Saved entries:
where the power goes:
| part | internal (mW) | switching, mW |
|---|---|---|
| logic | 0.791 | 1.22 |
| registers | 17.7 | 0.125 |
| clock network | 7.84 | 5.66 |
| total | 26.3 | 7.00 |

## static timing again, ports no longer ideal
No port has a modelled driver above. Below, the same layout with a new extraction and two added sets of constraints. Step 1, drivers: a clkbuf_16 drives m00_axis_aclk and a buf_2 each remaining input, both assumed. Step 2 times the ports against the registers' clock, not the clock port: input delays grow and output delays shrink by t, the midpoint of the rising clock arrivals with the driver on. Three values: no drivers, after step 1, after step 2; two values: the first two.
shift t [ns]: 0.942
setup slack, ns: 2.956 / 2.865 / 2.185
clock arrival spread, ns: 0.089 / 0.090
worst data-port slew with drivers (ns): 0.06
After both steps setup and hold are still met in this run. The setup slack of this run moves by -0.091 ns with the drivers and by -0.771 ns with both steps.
This design comes from an exercise in tuning for small area, a short achievable clock period and few clock cycles per item on the open sky130 flow, not from production work.
RTL that was checked went through simulation tests only; none was proved equivalent to the original.
Only the layout flow was run in run 1; the RTL was not checked for function there.

==> flow/design.v (outline; a module is shown in full before it is edited, if it fits) <==
// module fpu_multiply: 1174 lines
// module fast_power: 88 lines
module fast_power (
    input             clk,
    input             rst,
    input             start,
    input      [31:0] base,
    input      [31:0] exponent,
    output     [31:0] result,
    output reg        done
);
  // ...
==> flow/run.sh <==
#!/bin/bash
# synth_recipe.tcl (not shown) runs the flow's synth.tcl, then flattens the netlist and writes it again
# the make line also repeats each setting of config.mk as NAME=value (left out here)
make -C /OpenROAD-flow-scripts/flow DESIGN_CONFIG=/design/flow/config.mk WORK_HOME=/design/flow/orfs CLKGATE_MAP_FILE= SYNTH_SCRIPT=/design/flow/synth_recipe.tcl finish
==> flow/config.mk <==
export PLATFORM = sky130hd
export DESIGN_NAME = fast_power
export DESIGN_NICKNAME = fast_power
export VERILOG_FILES = /design/flow/design.v
export SDC_FILE = /design/flow/constraint.sdc
export NUM_CORES = 4
export LEC_CHECK = 0
export ABC_AREA = 1
export CAP_MARGIN = 60
export CORE_MARGIN = 2
export CORE_UTILIZATION = 40
export SLEW_MARGIN = 75
==> flow/constraint.sdc <==
create_clock -name core_clock -period 24.0 [get_ports {clk}]
set_input_delay 4.8000 -clock core_clock [delete_from_list [all_inputs] [get_ports {clk}]]
set_output_delay 4.8000 -clock core_clock [all_outputs]
set_load 0.01 [all_outputs]
==> reports/metrics.yaml, run 1 <==
cts.sinks: 102
dpl_cell_area_um2: 21400
met3WireLength_um: 7230
seq_area_um2: 2380
rsz0062_at_grt: "false"
clk_path_buf_depth: 2
status: "complete, no violations"
synthMuxAreaShare: 0.00208
routed.top_layer: "met4"
setup_tns_ps: 0
insertion_delay_ps: 360
n_all_inverters: 359
pre_cts_slack_ps: 15730
min_path_cells: 2
cts_setup_buffers: 0
yosys.area.top_type: "fa_1"
h-tree-depth: 3
reg2reg_from: "b_f[7]"
setup-violations-final: 0
tritoncts: "built"
whs_endpoint: "r_one"
==> inputs of run 2 (changes only) <==
--- a/flow/design.v
+++ b/flow/design.v
@@ -990,192 +990,272 @@
   wire g1_41 = g0[41] | (t0[41] & g0[40]);
   wire p1_41 = t0[41] & t0[40];
   wire g1_43 = g0[43] | (t0[43] & g0[42]);
   wire p1_43 = t0[43] & t0[42];
   wire g1_45 = g0[45] | (t0[45] & g0[44]);
   wire p1_45 = t0[45] & t0[44];
   wire g1_47 = g0[47] | (t0[47] & g0[46]);
   wire p1_47 = t0[47] & t0[46];
+  wire g2_2 = g0[2] | (t0[2] & g1_1);
+  wire p2_2 = t0[2] & p1_1;
   wire g2_3 = g1_3 | (p1_3 & g1_1);
   wire p2_3 = p1_3 & p1_1;
+  wire g2_6 = g0[6] | (t0[6] & g1_5);
+  wire p2_6 = t0[6] & p1_5;
   wire g2_7 = g1_7 | (p1_7 & g1_5);
   wire p2_7 = p1_7 & p1_5;
+  wire g2_10 = g0[10] | (t0[10] & g1_9);
+  wire p2_10 = t0[10] & p1_9;
   wire g2_11 = g1_11 | (p1_11 & g1_9);
   wire p2_11 = p1_11 & p1_9;
+  wire g2_14 = g0[14] | (t0[14] & g1_13);
+  wire p2_14 = t0[14] & p1_13;
   wire g2_15 = g1_15 | (p1_15 & g1_13);
   wire p2_15 = p1_15 & p1_13;
+  wire g2_18 = g0[18] | (t0[18] & g1_17);
+  wire p2_18 = t0[18] & p1_17;
   wire g2_19 = g1_19 | (p1_19 & g1_17);
   wire p2_19 = p1_19 & p1_17;
+  wire g2_22 = g0[22] | (t0[22] & g1_21);
+  wire p2_22 = t0[22] & p1_21;
   wire g2_23 = g1_23 | (p1_23 & g1_21);
   wire p2_23 = p1_23 & p1_21;
+  wire g2_26 = g0[26] | (t0[26] & g1_25);
+  wire p2_26 = t0[26] & p1_25;
   wire g2_27 = g1_27 | (p1_27 & g1_25);
   wire p2_27 = p1_27 & p1_25;
+  wire g2_30 = g0[30] | (t0[30] & g1_29);
+  wire p2_30 = t0[30] & p1_29;
   wire g2_31 = g1_31 | (p1_31 & g1_29);
   wire p2_31 = p1_31 & p1_29;
+  wire g2_34 = g0[34] | (t0[34] & g1_33);
+  wire p2_34 = t0[34] & p1_33;
   wire g2_35 = g1_35 | (p1_35 & g1_33);
   wire p2_35 = p1_35 & p1_33;
+  wire g2_38 = g0[38] | (t0[38] & g1_37);
+  wire p2_38 = t0[38] & p1_37;
   wire g2_39 = g1_39 | (p1_39 & g1_37);
   wire p2_39 = p1_39 & p1_37;
+  wire g2_42 = g0[42] | (t0[42] & g1_41);
+  wire p2_42 = t0[42] & p1_41;
   wire g2_43 = g1_43 | (p1_43 & g1_41);
   wire p2_43 = p1_43 & p1_41;
+  wire g2_46 = g0[46] | (t0[46] & g1_45);
+  wire p2_46 = t0[46] & p1_45;
   wire g2_47 = g1_47 | (p1_47 & g1_45);
   wire p2_47 = p1_47 & p1_45;
+  wire g3_4 = g0[4] | (t0[4] & g2_3);
+  wire p3_4 = t0[4] & p2_3;
+  wire g3_5 = g1_5 | (p1_5 & g2_3);
+  wire p3_5 = p1_5 & p2_3;
+  wire g3_6 = g2_6 | (p2_6 & g2_3);
+  wire p3_6 = p2_6 & p2_3;
   wire g3_7 = g2_7 | (p2_7 & g2_3);
   wire p3_7 = p2_7 & p2_3;
+  wire g3_12 = g0[12] | (t0[12] & g2_11);
+  wire p3_12 = t0[12] & p2_11;
+  wire g3_13 = g1_13 | (p1_13 & g2_11);
+  wire p3_13 = p1_13 & p2_11;
+  wire g3_14 = g2_14 | (p2_14 & g2_11);
+  wire p3_14 = p2_14 & p2_11;
   wire g3_15 = g2_15 | (p2_15 & g2_11);
   wire p3_15 = p2_15 & p2_11;
+  wire g3_20 = g0[20] | (t0[20] & g2_19);
+  wire p3_20 = t0[20] & p2_19;
+  wire g3_21 = g1_21 | (p1_21 & g2_19);
+  wire p3_21 = p1_21 & p2_19;
+  wire g3_22 = g2_22 | (p2_22 & g2_19);
+  wire p3_22 = p2_22 & p2_19;
   wire g3_23 = g2_23 | (p2_23 & g2_19);
   wire p3_23 = p2_23 & p2_19;
+  wire g3_28 = g0[28] | (t0[28] & g2_27);
+  wire p3_28 = t0[28] & p2_27;
+  wire g3_29 = g1_29 | (p1_29 & g2_27);
+  wire p3_29 = p1_29 & p2_27;
+  wire g3_30 = g2_30 | (p2_30 & g2_27);
+  wire p3_30 = p2_30 & p2_27;
   wire g3_31 = g2_31 | (p2_31 & g2_27);
   wire p3_31 = p2_31 & p2_27;
+  wire g3_36 = g0[36] | (t0[36] & g2_35);
+  wire p3_36 = t0[36] & p2_35;
+  wire g3_37 = g1_37 | (p1_37 & g2_35);
+  wire p3_37 = p1_37 & p2_35;
+  wire g3_38 = g2_38 | (p2_38 & g2_35);
+  wire p3_38 = p2_38 & p2_35;
   wire g3_39 = g2_39 | (p2_39 & g2_35);
   wire p3_39 = p2_39 & p2_35;
+  wire g3_44 = g0[44] | (t0[44] & g2_43);
+  wire p3_44 = t0[44] & p2_43;
+  wire g3_45 = g1_45 | (p1_45 & g2_43);
+  wire p3_45 = p1_45 & p2_43;
+  wire g3_46 = g2_46 | (p2_46 & g2_43);
+  wire p3_46 = p2_46 & p2_43;
   wire g3_47 = g2_47 | (p2_47 & g2_43);
   wire p3_47 = p2_47 & p2_43;
+  wire g4_8 = g0[8] | (t0[8] & g3_7);
+  wire p4_8 = t0[8] & p3_7;
+  wire g4_9 = g1_9 | (p1_9 & g3_7);
+  wire p4_9 = p1_9 & p3_7;
+  wire g4_10 = g2_10 | (p2_10 & g3_7);
+  wire p4_10 = p2_10 & p3_7;
+  wire g4_11 = g2_11 | (p2_11 & g3_7);
+  wire p4_11 = p2_11 & p3_7;
+  wire g4_12 = g3_12 | (p3_12 & g3_7);
+  wire p4_12 = p3_12 & p3_7;
+  wire g4_13 = g3_13 | (p3_13 & g3_7);
+  wire p4_13 = p3_13 & p3_7;
+  wire g4_14 = g3_14 | (p3_14 & g3_7);
+  wire p4_14 = p3_14 & p3_7;
   wire g4_15 = g3_15 | (p3_15 & g3_7);
   wire p4_15 = p3_15 & p3_7;
+  wire g4_24 = g0[24] | (t0[24] & g3_23);
+  wire p4_24 = t0[24] & p3_23;
+  wire g4_25 = g1_25 | (p1_25 & g3_23);
+  wire p4_25 = p1_25 & p3_23;
+  wire g4_26 = g2_26 | (p2_26 & g3_23);
+  wire p4_26 = p2_26 & p3_23;
+  wire g4_27 = g2_27 | (p2_27 & g3_23);
+  wire p4_27 = p2_27 & p3_23;
+  wire g4_28 = g3_28 | (p3_28 & g3_23);
+  wire p4_28 = p3_28 & p3_23;
+  wire g4_29 = g3_29 | (p3_29 & g3_23);
+  wire p4_29 = p3_29 & p3_23;
+  wire g4_30 = g3_30 | (p3_30 & g3_23);
+  wire p4_30 = p3_30 & p3_23;
   wire g4_31 = g3_31 | (p3_31 & g3_23);
   wire p4_31 = p3_31 & p3_23;
+  wire g4_40 = g0[40] | (t0[40] & g3_39);
+  wire p4_40 = t0[40] & p3_39;
+  wire g4_41 = g1_41 | (p1_41 & g3_39);
+  wire p4_41 = p1_41 & p3_39;
+  wire g4_42 = g2_42 | (p2_42 & g3_39);
+  wire p4_42 = p2_42 & p3_39;
+  wire g4_43 = g2_43 | (p2_43 & g3_39);
+  wire p4_43 = p2_43 & p3_39;
+  wire g4_44 = g3_44 | (p3_44 & g3_39);
+  wire p4_44 = p3_44 & p3_39;
+  wire g4_45 = g3_45 | (p3_45 & g3_39);
+  wire p4_45 = p3_45 & p3_39;
+  wire g4_46 = g3_46 | (p3_46 & g3_39);
+  wire p4_46 = p3_46 & p3_39;
   wire g4_47 = g3_47 | (p3_47 & g3_39);
   wire p4_47 = p3_47 & p3_39;
+  wire g5_16 = g0[16] | (t0[16] & g4_15);
+  wire p5_16 = t0[16] & p4_15;
+  wire g5_17 = g1_17 | (p1_17 & g4_15);
+  wire p5_17 = p1_17 & p4_15;
+  wire g5_18 = g2_18 | (p2_18 & g4_15);
+  wire p5_18 = p2_18 & p4_15;
+  wire g5_19 = g2_19 | (p2_19 & g4_15);
+  wire p5_19 = p2_19 & p4_15;
+  wire g5_20 = g3_20 | (p3_20 & g4_15);
+  wire p5_20 = p3_20 & p4_15;
+  wire g5_21 = g3_21 | (p3_21 & g4_15);
+  wire p5_21 = p3_21 & p4_15;
+  wire g5_22 = g3_22 | (p3_22 & g4_15);
+  wire p5_22 = p3_22 & p4_15;
+  wire g5_23 = g3_23 | (p3_23 & g4_15);
+  wire p5_23 = p3_23 & p4_15;
+  wire g5_24 = g4_24 | (p4_24 & g4_15);
+  wire p5_24 = p4_24 & p4_15;
+  wire g5_25 = g4_25 | (p4_25 & g4_15);
+  wire p5_25 = p4_25 & p4_15;
+  wire g5_26 = g4_26 | (p4_26 & g4_15);
+  wire p5_26 = p4_26 & p4_15;
+  wire g5_27 = g4_27 | (p4_27 & g4_15);
+  wire p5_27 = p4_27 & p4_15;
+  wire g5_28 = g4_28 | (p4_28 & g4_15);
+  wire p5_28 = p4_28 & p4_15;
+  wire g5_29 = g4_29 | (p4_29 & g4_15);
+  wire p5_29 = p4_29 & p4_15;
+  wire g5_30 = g4_30 | (p4_30 & g4_15);
+  wire p5_30 = p4_30 & p4_15;
   wire g5_31 = g4_31 | (p4_31 & g4_15);
   wire p5_31 = p4_31 & p4_15;
-  wire g8_47 = g4_47 | (p4_47 & g5_31);
-  wire p8_47 = p4_47 & p5_31;
-  wire g9_23 = g3_23 | (p3_23 & g4_15);
-  wire p9_23 = p3_23 & p4_15;
-  wire g9_39 = g3_39 | (p3_39 & g5_31);
-  wire p9_39 = p3_39 & p5_31;
-  wire g10_11 = g2_11 | (p2_11 & g3_7);
-  wire p10_11 = p2_11 & p3_7;
-  wire g10_19 = g2_19 | (p2_19 & g4_15);
-  wire p10_19 = p2_19 & p4_15;
-  wire g10_27 = g2_27 | (p2_27 & g9_23);
-  wire p10_27 = p2_27 & p9_23;
-  wire g10_35 = g2_35 | (p2_35 & g5_31);
-  wire p10_35 = p2_35 & p5_31;
-  wire g10_43 = g2_43 | (p2_43 & g9_39);
-  wire p10_43 = p2_43 & p9_39;
-  wire g11_5 = g1_5 | (p1_5 & g2_3);
-  wire p11_5 = p1_5 & p2_3;
-  wire g11_9 = g1_9 | (p1_9 & g3_7);
-  wire p11_9 = p1_9 & p3_7;
-  wire g11_13 = g1_13 | (p1_13 & g10_11);
-  wire p11_13 = p1_13 & p10_11;
-  wire g11_17 = g1_17 | (p1_17 & g4_15);
-  wire p11_17 = p1_17 & p4_15;
-  wire g11_21 = g1_21 | (p1_21 & g10_19);
-  wire p11_21 = p1_21 & p10_19;
-  wire g11_25 = g1_25 | (p1_25 & g9_23);
-  wire p11_25 = p1_25 & p9_23;
-  wire g11_29 = g1_29 | (p1_29 & g10_27);
-  wire p11_29 = p1_29 & p10_27;
-  wire g11_33 = g1_33 | (p1_33 & g5_31);
-  wire p11_33 = p1_33 & p5_31;
-  wire g11_37 = g1_37 | (p1_37 & g10_35);
-  wire p11_37 = p1_37 & p10_35;
-  wire g11_41 = g1_41 | (p1_41 & g9_39);
-  wire p11_41 = p1_41 & p9_39;
-  wire g11_45 = g1_45 | (p1_45 & g10_43);
-  wire p11_45 = p1_45 & p10_43;
-  wire g12_2 = g0[2] | (t0[2] & g1_1);
-  wire p12_2 = t0[2] & p1_1;
-  wire g12_4 = g0[4] | (t0[4] & g2_3);
-  wire p12_4 = t0[4] & p2_3;
-  wire g12_6 = g0[6] | (t0[6] & g11_5);
-  wire p12_6 = t0[6] & p11_5;
-  wire g12_8 = g0[8] | (t0[8] & g3_7);
-  wire p12_8 = t0[8] & p3_7;
-  wire g12_10 = g0[10] | (t0[10] & g11_9);
-  wire p12_10 = t0[10] & p11_9;
-  wire g12_12 = g0[12] | (t0[12] & g10_11);
-  wire p12_12 = t0[12] & p10_11;
-  wire g12_14 = g0[14] | (t0[14] & g11_13);
-  wire p12_14 = t0[14] & p11_13;
-  wire g12_16 = g0[16] | (t0[16] & g4_15);
-  wire p12_16 = t0[16] & p4_15;
-  wire g12_18 = g0[18] | (t0[18] & g11_17);
-  wire p12_18 = t0[18] & p11_17;
-  wire g12_20 = g0[20] | (t0[20] & g10_19);
-  wire p12_20 = t0[20] & p10_19;
-  wire g12_22 = g0[22] | (t0[22] & g11_21);
-  wire p12_22 = t0[22] & p11_21;
-  wire g12_24 = g0[24] | (t0[24] & g9_23);
-  wire p12_24 = t0[24] & p9_23;
-  wire g12_26 = g0[26] | (t0[26] & g11_25);
-  wire p12_26 = t0[26] & p11_25;
-  wire g12_28 = g0[28] | (t0[28] & g10_27);
-  wire p12_28 = t0[28] & p10_27;
-  wire g12_30 = g0[30] | (t0[30] & g11_29);
-  wire p12_30 = t0[30] & p11_29;
-  wire g12_32 = g0[32] | (t0[32] & g5_31);
-  wire p12_32 = t0[32] & p5_31;
-  wire g12_34 = g0[34] | (t0[34] & g11_33);
-  wire p12_34 = t0[34] & p11_33;
-  wire g12_36 = g0[36] | (t0[36] & g10_35);
-  wire p12_36 = t0[36] & p10_35;
-  wire g12_38 = g0[38] | (t0[38] & g11_37);
-  wire p12_38 = t0[38] & p11_37;
-  wire g12_40 = g0[40] | (t0[40] & g9_39);
-  wire p12_40 = t0[40] & p9_39;
-  wire g12_42 = g0[42] | (t0[42] & g11_41);
-  wire p12_42 = t0[42] & p11_41;
-  wire g12_44 = g0[44] | (t0[44] & g10_43);
-  wire p12_44 = t0[44] & p10_43;
-  wire g12_46 = g0[46] | (t0[46] & g11_45);
-  wire p12_46 = t0[46] & p11_45;
+  wire g6_32 = g0[32] | (t0[32] & g5_31);
+  wire p6_32 = t0[32] & p5_31;
+  wire g6_33 = g1_33 | (p1_33 & g5_31);
+  wire p6_33 = p1_33 & p5_31;
+  wire g6_34 = g2_34 | (p2_34 & g5_31);
+  wire p6_34 = p2_34 & p5_31;
+  wire g6_35 = g2_35 | (p2_35 & g5_31);
+  wire p6_35 = p2_35 & p5_31;
+  wire g6_36 = g3_36 | (p3_36 & g5_31);
+  wire p6_36 = p3_36 & p5_31;
+  wire g6_37 = g3_37 | (p3_37 & g5_31);
+  wire p6_37 = p3_37 & p5_31;
+  wire g6_38 = g3_38 | (p3_38 & g5_31);
+  wire p6_38 = p3_38 & p5_31;
+  wire g6_39 = g3_39 | (p3_39 & g5_31);
+  wire p6_39 = p3_39 & p5_31;
+  wire g6_40 = g4_40 | (p4_40 & g5_31);
+  wire p6_40 = p4_40 & p5_31;
+  wire g6_41 = g4_41 | (p4_41 & g5_31);
+  wire p6_41 = p4_41 & p5_31;
+  wire g6_42 = g4_42 | (p4_42 & g5_31);
+  wire p6_42 = p4_42 & p5_31;
+  wire g6_43 = g4_43 | (p4_43 & g5_31);
+  wire p6_43 = p4_43 & p5_31;
+  wire g6_44 = g4_44 | (p4_44 & g5_31);
+  wire p6_44 = p4_44 & p5_31;
+  wire g6_45 = g4_45 | (p4_45 & g5_31);
+  wire p6_45 = p4_45 & p5_31;
+  wire g6_46 = g4_46 | (p4_46 & g5_31);
+  wire p6_46 = p4_46 & p5_31;
+  wire g6_47 = g4_47 | (p4_47 & g5_31);
+  wire p6_47 = p4_47 & p5_31;
   assign p[0] = t0[0];
   assign p[1] = t0[1] ^ g0[0];
   assign p[2] = t0[2] ^ g1_1;
-  assign p[3] = t0[3] ^ g12_2;
+  assign p[3] = t0[3] ^ g2_2;
   assign p[4] = t0[4] ^ g2_3;
-  assign p[5] = t0[5] ^ g12_4;
-  assign p[6] = t0[6] ^ g11_5;
-  assign p[7] = t0[7] ^ g12_6;
+  assign p[5] = t0[5] ^ g3_4;
+  assign p[6] = t0[6] ^ g3_5;
+  assign p[7] = t0[7] ^ g3_6;
   assign p[8] = t0[8] ^ g3_7;
-  assign p[9] = t0[9] ^ g12_8;
-  assign p[10] = t0[10] ^ g11_9;
-  assign p[11] = t0[11] ^ g12_10;
-  assign p[12] = t0[12] ^ g10_11;
-  assign p[13] = t0[13] ^ g12_12;
-  assign p[14] = t0[14] ^ g11_13;
-  assign p[15] = t0[15] ^ g12_14;
+  assign p[9] = t0[9] ^ g4_8;
+  assign p[10] = t0[10] ^ g4_9;
+  assign p[11] = t0[11] ^ g4_10;
+  assign p[12] = t0[12] ^ g4_11;
+  assign p[13] = t0[13] ^ g4_12;
+  assign p[14] = t0[14] ^ g4_13;
+  assign p[15] = t0[15] ^ g4_14;
   assign p[16] = t0[16] ^ g4_15;
-  assign p[17] = t0[17] ^ g12_16;
-  assign p[18] = t0[18] ^ g11_17;
-  assign p[19] = t0[19] ^ g12_18;
-  assign p[20] = t0[20] ^ g10_19;
-  assign p[21] = t0[21] ^ g12_20;
-  assign p[22] = t0[22] ^ g11_21;
-  assign p[23] = t0[23] ^ g12_22;
-  assign p[24] = t0[24] ^ g9_23;
-  assign p[25] = t0[25] ^ g12_24;
-  assign p[26] = t0[26] ^ g11_25;
-  assign p[27] = t0[27] ^ g12_26;
-  assign p[28] = t0[28] ^ g10_27;
-  assign p[29] = t0[29] ^ g12_28;
-  assign p[30] = t0[30] ^ g11_29;
-  assign p[31] = t0[31] ^ g12_30;
+  assign p[17] = t0[17] ^ g5_16;
+  assign p[18] = t0[18] ^ g5_17;
+  assign p[19] = t0[19] ^ g5_18;
+  assign p[20] = t0[20] ^ g5_19;
+  assign p[21] = t0[21] ^ g5_20;
+  assign p[22] = t0[22] ^ g5_21;
+  assign p[23] = t0[23] ^ g5_22;
+  assign p[24] = t0[24] ^ g5_23;
+  assign p[25] = t0[25] ^ g5_24;
+  assign p[26] = t0[26] ^ g5_25;
+  assign p[27] = t0[27] ^ g5_26;
+  assign p[28] = t0[28] ^ g5_27;
+  assign p[29] = t0[29] ^ g5_28;
+  assign p[30] = t0[30] ^ g5_29;
+  assign p[31] = t0[31] ^ g5_30;
   assign p[32] = t0[32] ^ g5_31;
-  assign p[33] = t0[33] ^ g12_32;
-  assign p[34] = t0[34] ^ g11_33;
-  assign p[35] = t0[35] ^ g12_34;
-  assign p[36] = t0[36] ^ g10_35;
-  assign p[37] = t0[37] ^ g12_36;
-  assign p[38] = t0[38] ^ g11_37;
-  assign p[39] = t0[39] ^ g12_38;
-  assign p[40] = t0[40] ^ g9_39;
-  assign p[41] = t0[41] ^ g12_40;
-  assign p[42] = t0[42] ^ g11_41;
-  assign p[43] = t0[43] ^ g12_42;
-  assign p[44] = t0[44] ^ g10_43;
-  assign p[45] = t0[45] ^ g12_44;
-  assign p[46] = t0[46] ^ g11_45;
-  assign p[47] = t0[47] ^ g12_46;
+  assign p[33] = t0[33] ^ g6_32;
+  assign p[34] = t0[34] ^ g6_33;
+  assign p[35] = t0[35] ^ g6_34;
+  assign p[36] = t0[36] ^ g6_35;
+  assign p[37] = t0[37] ^ g6_36;
+  assign p[38] = t0[38] ^ g6_37;
+  assign p[39] = t0[39] ^ g6_38;
+  assign p[40] = t0[40] ^ g6_39;
+  assign p[41] = t0[41] ^ g6_40;
+  assign p[42] = t0[42] ^ g6_41;
+  assign p[43] = t0[43] ^ g6_42;
+  assign p[44] = t0[44] ^ g6_43;
+  assign p[45] = t0[45] ^ g6_44;
+  assign p[46] = t0[46] ^ g6_45;
+  assign p[47] = t0[47] ^ g6_46;
 endmodule
 module fast_power (
     input             clk,
     input             rst,
     input             start,
     input      [31:0] base,
     input      [31:0] exponent,
     output     [31:0] result,
--- a/flow/config.mk
+++ b/flow/config.mk
@@ -4,9 +4,9 @@
 export VERILOG_FILES = /design/flow/design.v
 export SDC_FILE = /design/flow/constraint.sdc
 export NUM_CORES = 4
 export LEC_CHECK = 0
 export ABC_AREA = 1
 export CAP_MARGIN = 60
 export CORE_MARGIN = 2
 export CORE_UTILIZATION = 40
-export SLEW_MARGIN = 75
+export SLEW_MARGIN = 65
==> run 2 against run 1 <==
Clock skew is 1.2 ps lower. Global-route usage is 1.1 points lower. Via count is 3.6% higher. Sequential share of layout area is 0.16 points lower. Final area is 1.0% higher. Utilization is 0.97 points lower. Critical path type unchanged. Largest cell class unchanged.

EXERCISE: The answer must be a verbatim transcription of the entries above, from the first line through the line that contains "RTL that was", and nothing more.

RESPONSE BOX:
where the power goes:
| part | internal (mW) | switching, mW |
|---|---|---|
| logic | 0.791 | 1.22 |
| registers | 17.7 | 0.125 |
| clock network | 7.84 | 5.66 |
| total | 26.3 | 7.00 |

## static timing again, ports no longer ideal
No port has a modelled driver above. Below, the same layout with a new extraction and two added sets of constraints. Step 1, drivers: a clkbuf_16 drives m00_axis_aclk and a buf_2 each remaining input, both assumed. Step 2 times the ports against the registers' clock, not the clock port: input delays grow and output delays shrink by t, the midpoint of the rising clock arrivals with the driver on. Three values: no drivers, after step 1, after step 2; two values: the first two.
shift t [ns]: 0.942
setup slack, ns: 2.956 / 2.865 / 2.185
clock arrival spread, ns: 0.089 / 0.090
worst data-port slew with drivers (ns): 0.06
After both steps setup and hold are still met in this run. The setup slack of this run moves by -0.091 ns with the drivers and by -0.771 ns with both steps.
This design comes from an exercise in tuning for small area, a short achievable clock period and few clock cycles per item on the open sky130 flow, not from production work.
RTL that was checked went through simulation tests only; none was proved equivalent to the original.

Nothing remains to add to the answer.